## TASK TO CARRY OUT
Working from the records below, repeat exactly the lines starting at the line that contains "final | step_reg[10]$_SDFFE_PN0P_" and ending at the line that contains "simple gates: 572 / 23.5", inclusive.

(Dataset entries)

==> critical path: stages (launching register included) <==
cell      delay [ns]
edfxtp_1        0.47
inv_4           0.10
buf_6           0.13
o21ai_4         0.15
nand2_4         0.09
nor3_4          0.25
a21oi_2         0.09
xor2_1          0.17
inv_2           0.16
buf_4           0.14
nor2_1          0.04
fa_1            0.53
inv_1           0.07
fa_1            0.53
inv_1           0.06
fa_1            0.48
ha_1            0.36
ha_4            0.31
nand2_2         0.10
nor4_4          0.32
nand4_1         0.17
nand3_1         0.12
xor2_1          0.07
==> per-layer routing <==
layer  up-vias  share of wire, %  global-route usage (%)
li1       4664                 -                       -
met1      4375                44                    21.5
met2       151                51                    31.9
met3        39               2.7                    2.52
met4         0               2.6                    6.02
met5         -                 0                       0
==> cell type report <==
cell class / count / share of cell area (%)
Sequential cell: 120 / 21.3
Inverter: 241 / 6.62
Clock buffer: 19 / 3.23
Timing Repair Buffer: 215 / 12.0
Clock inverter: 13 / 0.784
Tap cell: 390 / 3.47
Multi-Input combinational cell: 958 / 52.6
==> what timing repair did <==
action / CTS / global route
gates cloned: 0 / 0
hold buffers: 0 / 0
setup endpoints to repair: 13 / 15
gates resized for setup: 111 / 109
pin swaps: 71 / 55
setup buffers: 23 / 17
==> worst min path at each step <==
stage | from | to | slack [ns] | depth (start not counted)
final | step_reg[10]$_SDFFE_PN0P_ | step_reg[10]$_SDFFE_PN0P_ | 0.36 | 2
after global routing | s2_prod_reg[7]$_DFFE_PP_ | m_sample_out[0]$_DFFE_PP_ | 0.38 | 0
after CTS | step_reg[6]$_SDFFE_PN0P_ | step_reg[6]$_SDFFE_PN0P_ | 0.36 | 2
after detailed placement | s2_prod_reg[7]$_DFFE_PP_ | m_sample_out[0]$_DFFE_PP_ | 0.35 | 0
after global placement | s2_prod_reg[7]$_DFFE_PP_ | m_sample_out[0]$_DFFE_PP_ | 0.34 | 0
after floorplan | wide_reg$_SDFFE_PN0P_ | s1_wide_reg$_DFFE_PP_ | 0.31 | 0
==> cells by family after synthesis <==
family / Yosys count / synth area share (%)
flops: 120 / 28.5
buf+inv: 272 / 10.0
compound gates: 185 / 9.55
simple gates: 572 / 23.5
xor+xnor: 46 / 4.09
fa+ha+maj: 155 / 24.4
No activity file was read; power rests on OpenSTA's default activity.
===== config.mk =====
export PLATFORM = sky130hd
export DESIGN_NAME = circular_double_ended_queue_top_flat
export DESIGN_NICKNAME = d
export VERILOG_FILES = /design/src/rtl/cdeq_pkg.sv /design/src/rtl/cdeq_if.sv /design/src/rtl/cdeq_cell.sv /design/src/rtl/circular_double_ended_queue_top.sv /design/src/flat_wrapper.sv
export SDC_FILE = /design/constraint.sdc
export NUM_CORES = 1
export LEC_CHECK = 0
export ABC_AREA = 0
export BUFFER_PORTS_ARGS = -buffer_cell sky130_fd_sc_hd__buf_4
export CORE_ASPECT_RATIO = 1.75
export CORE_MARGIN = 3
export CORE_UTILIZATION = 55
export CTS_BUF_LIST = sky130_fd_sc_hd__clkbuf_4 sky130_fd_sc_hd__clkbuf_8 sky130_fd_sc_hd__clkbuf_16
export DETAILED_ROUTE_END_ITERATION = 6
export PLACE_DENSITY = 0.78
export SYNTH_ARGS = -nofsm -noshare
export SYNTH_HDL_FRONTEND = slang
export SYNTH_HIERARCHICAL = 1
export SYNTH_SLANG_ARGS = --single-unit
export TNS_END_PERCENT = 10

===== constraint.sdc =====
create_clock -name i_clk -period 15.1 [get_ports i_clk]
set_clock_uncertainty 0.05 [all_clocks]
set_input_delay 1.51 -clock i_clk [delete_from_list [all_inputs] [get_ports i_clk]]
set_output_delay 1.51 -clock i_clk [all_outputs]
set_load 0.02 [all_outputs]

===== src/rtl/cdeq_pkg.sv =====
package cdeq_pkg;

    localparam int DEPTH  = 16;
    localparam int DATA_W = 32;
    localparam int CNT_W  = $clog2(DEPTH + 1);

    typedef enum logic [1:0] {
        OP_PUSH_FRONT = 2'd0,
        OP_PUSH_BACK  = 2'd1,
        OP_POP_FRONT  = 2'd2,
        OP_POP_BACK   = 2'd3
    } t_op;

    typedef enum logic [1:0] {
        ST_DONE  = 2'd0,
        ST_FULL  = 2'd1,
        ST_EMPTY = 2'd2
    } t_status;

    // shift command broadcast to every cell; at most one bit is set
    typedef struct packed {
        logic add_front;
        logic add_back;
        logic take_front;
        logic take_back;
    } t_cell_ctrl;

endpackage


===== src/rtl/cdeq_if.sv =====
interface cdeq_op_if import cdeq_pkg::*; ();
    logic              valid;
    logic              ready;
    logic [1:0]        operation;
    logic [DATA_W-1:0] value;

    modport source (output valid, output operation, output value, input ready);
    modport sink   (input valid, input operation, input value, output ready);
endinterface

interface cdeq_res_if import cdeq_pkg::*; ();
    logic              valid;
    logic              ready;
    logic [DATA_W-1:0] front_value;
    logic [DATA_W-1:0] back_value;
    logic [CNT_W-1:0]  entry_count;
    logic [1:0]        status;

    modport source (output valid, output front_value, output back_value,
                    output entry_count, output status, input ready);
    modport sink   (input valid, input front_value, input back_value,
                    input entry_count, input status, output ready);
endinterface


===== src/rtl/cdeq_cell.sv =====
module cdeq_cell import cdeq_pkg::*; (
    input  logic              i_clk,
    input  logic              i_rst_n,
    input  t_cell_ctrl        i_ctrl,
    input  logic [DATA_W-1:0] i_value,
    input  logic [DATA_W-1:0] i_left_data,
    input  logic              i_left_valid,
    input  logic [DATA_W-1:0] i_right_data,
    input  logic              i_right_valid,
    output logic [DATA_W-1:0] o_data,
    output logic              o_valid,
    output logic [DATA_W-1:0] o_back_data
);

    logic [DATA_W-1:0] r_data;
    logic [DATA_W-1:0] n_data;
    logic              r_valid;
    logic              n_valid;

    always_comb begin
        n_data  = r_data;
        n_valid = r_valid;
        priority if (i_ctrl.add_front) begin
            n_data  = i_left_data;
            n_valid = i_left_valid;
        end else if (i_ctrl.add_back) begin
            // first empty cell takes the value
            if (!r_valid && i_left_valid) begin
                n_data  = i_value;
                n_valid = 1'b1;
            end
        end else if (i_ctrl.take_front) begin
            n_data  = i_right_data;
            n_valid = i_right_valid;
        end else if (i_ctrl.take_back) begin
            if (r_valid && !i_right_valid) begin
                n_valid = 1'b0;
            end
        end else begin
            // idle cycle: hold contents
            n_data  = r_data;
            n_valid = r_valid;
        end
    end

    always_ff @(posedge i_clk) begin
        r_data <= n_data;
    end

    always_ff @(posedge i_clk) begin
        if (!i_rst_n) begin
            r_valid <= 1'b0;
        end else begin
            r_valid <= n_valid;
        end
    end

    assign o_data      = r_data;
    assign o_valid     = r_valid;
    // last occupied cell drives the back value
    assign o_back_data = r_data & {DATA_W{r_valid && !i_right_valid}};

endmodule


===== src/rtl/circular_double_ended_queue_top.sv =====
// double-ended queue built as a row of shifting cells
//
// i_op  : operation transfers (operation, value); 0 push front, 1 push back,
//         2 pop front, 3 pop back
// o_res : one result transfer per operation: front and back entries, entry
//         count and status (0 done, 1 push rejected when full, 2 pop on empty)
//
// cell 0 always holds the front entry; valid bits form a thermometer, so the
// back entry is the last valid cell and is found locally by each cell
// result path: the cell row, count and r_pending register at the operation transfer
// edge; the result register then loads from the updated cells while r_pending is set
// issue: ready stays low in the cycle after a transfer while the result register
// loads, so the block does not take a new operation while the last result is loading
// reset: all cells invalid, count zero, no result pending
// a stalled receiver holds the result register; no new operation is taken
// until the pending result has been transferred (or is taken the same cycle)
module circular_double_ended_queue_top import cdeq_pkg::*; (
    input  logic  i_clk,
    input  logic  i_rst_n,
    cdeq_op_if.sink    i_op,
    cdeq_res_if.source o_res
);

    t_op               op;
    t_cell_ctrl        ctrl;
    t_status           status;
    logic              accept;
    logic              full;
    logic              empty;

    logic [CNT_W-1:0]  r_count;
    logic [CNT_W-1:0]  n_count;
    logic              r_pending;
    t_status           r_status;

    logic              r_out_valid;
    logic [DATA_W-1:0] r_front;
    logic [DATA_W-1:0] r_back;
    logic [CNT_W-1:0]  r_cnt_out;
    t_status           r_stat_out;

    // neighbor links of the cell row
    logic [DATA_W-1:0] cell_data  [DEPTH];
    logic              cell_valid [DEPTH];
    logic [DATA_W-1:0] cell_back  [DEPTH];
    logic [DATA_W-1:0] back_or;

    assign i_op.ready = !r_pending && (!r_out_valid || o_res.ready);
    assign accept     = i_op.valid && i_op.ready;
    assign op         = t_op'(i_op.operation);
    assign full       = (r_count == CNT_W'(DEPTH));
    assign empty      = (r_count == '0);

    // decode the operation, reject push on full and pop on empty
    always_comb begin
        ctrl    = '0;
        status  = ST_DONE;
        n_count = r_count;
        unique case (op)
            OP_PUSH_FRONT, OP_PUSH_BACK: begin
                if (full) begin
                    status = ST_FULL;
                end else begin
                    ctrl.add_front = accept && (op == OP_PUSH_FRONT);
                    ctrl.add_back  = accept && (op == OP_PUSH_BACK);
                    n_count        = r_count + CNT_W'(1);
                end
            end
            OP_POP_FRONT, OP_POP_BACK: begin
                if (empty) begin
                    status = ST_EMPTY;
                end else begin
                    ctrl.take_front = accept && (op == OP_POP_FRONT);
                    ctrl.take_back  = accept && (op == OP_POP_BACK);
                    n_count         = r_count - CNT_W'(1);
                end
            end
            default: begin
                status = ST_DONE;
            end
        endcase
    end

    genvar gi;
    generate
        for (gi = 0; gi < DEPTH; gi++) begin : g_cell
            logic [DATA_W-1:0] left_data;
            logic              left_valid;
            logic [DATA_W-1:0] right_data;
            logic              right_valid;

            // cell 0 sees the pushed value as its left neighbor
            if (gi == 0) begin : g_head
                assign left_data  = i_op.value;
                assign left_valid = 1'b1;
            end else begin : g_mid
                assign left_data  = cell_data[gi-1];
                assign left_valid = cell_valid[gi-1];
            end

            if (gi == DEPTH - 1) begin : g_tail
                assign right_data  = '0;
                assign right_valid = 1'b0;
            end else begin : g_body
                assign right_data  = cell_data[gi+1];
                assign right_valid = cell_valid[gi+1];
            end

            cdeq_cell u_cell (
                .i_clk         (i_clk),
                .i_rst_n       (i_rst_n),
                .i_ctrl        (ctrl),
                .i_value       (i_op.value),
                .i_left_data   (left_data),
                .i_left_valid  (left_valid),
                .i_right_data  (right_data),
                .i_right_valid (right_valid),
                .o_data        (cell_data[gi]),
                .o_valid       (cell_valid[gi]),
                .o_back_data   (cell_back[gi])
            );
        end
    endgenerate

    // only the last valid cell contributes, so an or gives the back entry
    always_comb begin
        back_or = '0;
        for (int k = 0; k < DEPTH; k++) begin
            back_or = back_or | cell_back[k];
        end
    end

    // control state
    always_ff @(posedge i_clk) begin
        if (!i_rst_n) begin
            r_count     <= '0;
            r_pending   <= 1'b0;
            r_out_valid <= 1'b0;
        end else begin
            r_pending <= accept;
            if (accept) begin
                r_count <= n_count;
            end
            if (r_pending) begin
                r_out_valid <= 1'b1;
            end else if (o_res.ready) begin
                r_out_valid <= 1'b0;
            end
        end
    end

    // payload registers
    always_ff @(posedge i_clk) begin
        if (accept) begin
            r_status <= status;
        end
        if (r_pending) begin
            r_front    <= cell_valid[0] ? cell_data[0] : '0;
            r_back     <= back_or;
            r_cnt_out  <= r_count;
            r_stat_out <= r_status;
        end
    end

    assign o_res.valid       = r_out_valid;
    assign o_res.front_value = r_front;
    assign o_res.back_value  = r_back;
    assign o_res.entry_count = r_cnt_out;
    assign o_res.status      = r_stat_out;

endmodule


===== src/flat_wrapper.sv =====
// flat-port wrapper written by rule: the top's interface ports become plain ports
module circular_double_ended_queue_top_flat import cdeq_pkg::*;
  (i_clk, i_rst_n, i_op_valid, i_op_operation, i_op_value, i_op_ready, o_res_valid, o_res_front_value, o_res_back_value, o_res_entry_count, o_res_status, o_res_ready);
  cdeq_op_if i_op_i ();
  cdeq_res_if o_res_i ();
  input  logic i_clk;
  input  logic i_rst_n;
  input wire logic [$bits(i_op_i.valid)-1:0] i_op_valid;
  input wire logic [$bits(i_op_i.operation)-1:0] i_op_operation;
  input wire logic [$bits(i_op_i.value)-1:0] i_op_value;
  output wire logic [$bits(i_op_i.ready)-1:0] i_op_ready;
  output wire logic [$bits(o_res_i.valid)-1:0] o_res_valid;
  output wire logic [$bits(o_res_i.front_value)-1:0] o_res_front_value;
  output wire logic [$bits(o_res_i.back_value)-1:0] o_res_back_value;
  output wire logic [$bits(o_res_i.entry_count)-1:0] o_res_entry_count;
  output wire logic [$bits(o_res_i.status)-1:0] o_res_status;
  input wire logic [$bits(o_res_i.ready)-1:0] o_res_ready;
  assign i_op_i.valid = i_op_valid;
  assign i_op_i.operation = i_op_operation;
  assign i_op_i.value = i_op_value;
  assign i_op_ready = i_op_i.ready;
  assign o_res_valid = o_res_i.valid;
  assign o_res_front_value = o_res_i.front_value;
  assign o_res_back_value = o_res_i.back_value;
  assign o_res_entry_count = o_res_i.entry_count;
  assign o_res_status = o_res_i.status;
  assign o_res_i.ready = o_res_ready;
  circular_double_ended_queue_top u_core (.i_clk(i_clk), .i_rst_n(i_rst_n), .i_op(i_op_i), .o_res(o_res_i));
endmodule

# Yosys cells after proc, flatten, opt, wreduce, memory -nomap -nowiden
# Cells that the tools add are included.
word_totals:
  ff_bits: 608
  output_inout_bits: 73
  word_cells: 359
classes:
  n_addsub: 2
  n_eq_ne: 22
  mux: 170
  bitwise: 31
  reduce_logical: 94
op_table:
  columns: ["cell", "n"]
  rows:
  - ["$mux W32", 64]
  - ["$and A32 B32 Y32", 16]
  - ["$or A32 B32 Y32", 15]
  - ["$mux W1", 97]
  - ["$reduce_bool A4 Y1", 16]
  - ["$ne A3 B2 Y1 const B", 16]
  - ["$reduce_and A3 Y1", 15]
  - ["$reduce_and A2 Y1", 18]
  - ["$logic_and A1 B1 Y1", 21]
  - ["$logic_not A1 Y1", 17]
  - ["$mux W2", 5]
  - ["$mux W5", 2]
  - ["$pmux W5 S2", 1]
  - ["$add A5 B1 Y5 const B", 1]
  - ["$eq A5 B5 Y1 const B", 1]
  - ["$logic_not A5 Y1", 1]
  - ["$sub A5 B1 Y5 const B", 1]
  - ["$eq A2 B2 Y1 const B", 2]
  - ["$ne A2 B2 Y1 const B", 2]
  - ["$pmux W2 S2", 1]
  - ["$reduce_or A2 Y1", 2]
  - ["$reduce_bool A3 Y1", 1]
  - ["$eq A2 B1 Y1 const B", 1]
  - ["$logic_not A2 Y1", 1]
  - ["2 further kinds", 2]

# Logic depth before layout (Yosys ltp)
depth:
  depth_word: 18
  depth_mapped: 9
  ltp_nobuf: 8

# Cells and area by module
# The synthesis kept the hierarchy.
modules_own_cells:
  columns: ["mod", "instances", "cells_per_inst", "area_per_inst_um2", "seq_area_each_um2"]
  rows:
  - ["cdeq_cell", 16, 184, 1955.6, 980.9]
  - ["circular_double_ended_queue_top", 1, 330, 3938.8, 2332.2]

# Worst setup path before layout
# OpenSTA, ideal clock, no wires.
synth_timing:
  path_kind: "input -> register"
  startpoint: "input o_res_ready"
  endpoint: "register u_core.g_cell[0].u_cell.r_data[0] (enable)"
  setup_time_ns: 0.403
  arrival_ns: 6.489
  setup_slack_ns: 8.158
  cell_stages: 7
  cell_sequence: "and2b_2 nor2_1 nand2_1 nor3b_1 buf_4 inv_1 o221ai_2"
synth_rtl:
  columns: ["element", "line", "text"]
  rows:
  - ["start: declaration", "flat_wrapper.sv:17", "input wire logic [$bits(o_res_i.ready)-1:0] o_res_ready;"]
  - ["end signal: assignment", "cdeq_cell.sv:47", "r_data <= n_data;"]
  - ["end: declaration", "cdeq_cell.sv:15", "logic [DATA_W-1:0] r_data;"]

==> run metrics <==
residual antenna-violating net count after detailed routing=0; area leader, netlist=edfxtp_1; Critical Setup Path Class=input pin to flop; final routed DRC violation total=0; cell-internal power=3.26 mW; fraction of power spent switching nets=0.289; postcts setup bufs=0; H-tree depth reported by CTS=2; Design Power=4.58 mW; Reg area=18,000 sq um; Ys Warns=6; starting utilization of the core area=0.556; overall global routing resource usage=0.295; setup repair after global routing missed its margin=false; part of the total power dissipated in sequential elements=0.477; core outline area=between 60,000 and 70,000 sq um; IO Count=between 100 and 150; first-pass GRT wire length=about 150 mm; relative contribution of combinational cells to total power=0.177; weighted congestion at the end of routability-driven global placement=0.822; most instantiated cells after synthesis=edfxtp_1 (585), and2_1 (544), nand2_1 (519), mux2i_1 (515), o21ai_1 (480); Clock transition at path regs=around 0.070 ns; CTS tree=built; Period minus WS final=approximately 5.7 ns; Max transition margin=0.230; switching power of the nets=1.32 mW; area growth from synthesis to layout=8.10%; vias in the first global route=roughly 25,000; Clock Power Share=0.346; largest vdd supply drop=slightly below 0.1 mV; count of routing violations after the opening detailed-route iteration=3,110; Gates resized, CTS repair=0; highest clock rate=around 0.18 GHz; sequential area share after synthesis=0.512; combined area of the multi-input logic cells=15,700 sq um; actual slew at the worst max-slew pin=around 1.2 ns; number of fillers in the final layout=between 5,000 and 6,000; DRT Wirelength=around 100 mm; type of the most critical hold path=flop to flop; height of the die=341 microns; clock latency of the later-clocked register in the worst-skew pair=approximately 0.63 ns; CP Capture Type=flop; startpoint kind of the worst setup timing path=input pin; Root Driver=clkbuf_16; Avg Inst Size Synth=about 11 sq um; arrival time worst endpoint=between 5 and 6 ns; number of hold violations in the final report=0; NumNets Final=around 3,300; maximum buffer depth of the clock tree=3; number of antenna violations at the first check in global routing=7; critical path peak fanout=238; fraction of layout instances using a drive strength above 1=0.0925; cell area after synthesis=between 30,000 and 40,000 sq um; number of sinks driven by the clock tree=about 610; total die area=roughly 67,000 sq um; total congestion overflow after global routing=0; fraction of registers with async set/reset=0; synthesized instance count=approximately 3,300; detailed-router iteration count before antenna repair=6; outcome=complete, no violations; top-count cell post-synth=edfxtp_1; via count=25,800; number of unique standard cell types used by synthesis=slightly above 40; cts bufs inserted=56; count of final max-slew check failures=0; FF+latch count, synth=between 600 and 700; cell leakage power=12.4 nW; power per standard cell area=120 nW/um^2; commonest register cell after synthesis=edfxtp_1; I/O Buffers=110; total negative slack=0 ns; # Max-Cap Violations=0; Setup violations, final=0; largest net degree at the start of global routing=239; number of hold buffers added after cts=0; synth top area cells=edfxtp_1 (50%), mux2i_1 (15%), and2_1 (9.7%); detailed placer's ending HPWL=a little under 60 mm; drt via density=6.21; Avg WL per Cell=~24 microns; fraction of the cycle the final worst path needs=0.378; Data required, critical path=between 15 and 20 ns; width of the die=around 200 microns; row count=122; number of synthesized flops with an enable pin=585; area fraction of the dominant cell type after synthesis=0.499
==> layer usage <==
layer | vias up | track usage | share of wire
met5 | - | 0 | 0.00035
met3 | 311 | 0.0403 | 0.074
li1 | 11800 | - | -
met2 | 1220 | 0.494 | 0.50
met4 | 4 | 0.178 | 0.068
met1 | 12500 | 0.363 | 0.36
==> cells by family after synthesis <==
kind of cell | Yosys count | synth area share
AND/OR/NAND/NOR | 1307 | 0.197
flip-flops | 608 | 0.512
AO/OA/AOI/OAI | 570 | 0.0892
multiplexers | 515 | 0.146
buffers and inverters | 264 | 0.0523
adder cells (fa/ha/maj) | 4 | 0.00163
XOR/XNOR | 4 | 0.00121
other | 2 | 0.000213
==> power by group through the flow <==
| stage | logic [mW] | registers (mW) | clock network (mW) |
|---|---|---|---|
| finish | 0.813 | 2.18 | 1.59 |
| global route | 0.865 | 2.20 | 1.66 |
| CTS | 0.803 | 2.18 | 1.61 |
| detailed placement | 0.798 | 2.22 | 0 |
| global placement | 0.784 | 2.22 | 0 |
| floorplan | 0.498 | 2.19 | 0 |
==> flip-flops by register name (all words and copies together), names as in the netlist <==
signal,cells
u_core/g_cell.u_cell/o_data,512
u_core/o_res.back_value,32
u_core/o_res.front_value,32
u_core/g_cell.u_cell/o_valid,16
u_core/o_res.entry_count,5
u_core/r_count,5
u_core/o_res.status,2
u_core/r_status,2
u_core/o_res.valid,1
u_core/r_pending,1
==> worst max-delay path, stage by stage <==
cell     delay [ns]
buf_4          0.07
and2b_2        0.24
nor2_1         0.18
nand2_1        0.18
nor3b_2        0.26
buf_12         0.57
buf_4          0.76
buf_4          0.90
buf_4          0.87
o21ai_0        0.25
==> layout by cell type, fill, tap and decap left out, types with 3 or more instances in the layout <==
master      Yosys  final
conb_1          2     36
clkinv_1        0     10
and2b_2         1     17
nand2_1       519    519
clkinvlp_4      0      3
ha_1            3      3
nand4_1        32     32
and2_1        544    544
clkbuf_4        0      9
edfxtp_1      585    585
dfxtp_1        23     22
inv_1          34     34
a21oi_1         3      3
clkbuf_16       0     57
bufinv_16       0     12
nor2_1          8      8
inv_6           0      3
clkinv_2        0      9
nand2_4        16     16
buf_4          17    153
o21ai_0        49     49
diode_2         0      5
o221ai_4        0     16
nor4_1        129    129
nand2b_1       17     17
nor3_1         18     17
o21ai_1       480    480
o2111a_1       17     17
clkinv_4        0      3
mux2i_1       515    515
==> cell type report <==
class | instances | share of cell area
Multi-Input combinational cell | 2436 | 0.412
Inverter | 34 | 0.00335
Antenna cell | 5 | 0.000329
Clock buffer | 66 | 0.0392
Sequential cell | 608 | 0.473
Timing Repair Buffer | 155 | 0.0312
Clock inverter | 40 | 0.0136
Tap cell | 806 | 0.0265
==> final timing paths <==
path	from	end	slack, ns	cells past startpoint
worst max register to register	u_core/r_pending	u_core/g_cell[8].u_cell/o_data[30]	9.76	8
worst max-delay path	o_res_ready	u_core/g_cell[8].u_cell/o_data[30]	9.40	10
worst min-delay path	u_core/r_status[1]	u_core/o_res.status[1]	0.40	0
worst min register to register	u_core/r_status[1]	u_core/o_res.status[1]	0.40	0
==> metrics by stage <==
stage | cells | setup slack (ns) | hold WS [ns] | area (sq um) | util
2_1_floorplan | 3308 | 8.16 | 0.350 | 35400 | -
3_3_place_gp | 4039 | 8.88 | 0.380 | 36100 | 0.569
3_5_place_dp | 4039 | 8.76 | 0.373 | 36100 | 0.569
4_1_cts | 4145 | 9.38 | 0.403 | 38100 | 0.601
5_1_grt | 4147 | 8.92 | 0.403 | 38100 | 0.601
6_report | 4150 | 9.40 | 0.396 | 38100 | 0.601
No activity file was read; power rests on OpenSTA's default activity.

## WRITTEN RESPONSE
final | step_reg[10]$_SDFFE_PN0P_ | step_reg[10]$_SDFFE_PN0P_ | 0.36 | 2
after global routing | s2_prod_reg[7]$_DFFE_PP_ | m_sample_out[0]$_DFFE_PP_ | 0.38 | 0
after CTS | step_reg[6]$_SDFFE_PN0P_ | step_reg[6]$_SDFFE_PN0P_ | 0.36 | 2
after detailed placement | s2_prod_reg[7]$_DFFE_PP_ | m_sample_out[0]$_DFFE_PP_ | 0.35 | 0
after global placement | s2_prod_reg[7]$_DFFE_PP_ | m_sample_out[0]$_DFFE_PP_ | 0.34 | 0
after floorplan | wide_reg$_SDFFE_PN0P_ | s1_wide_reg$_DFFE_PP_ | 0.31 | 0
==> cells by family after synthesis <==
family / Yosys count / synth area share (%)
flops: 120 / 28.5
buf+inv: 272 / 10.0
compound gates: 185 / 9.55
simple gates: 572 / 23.5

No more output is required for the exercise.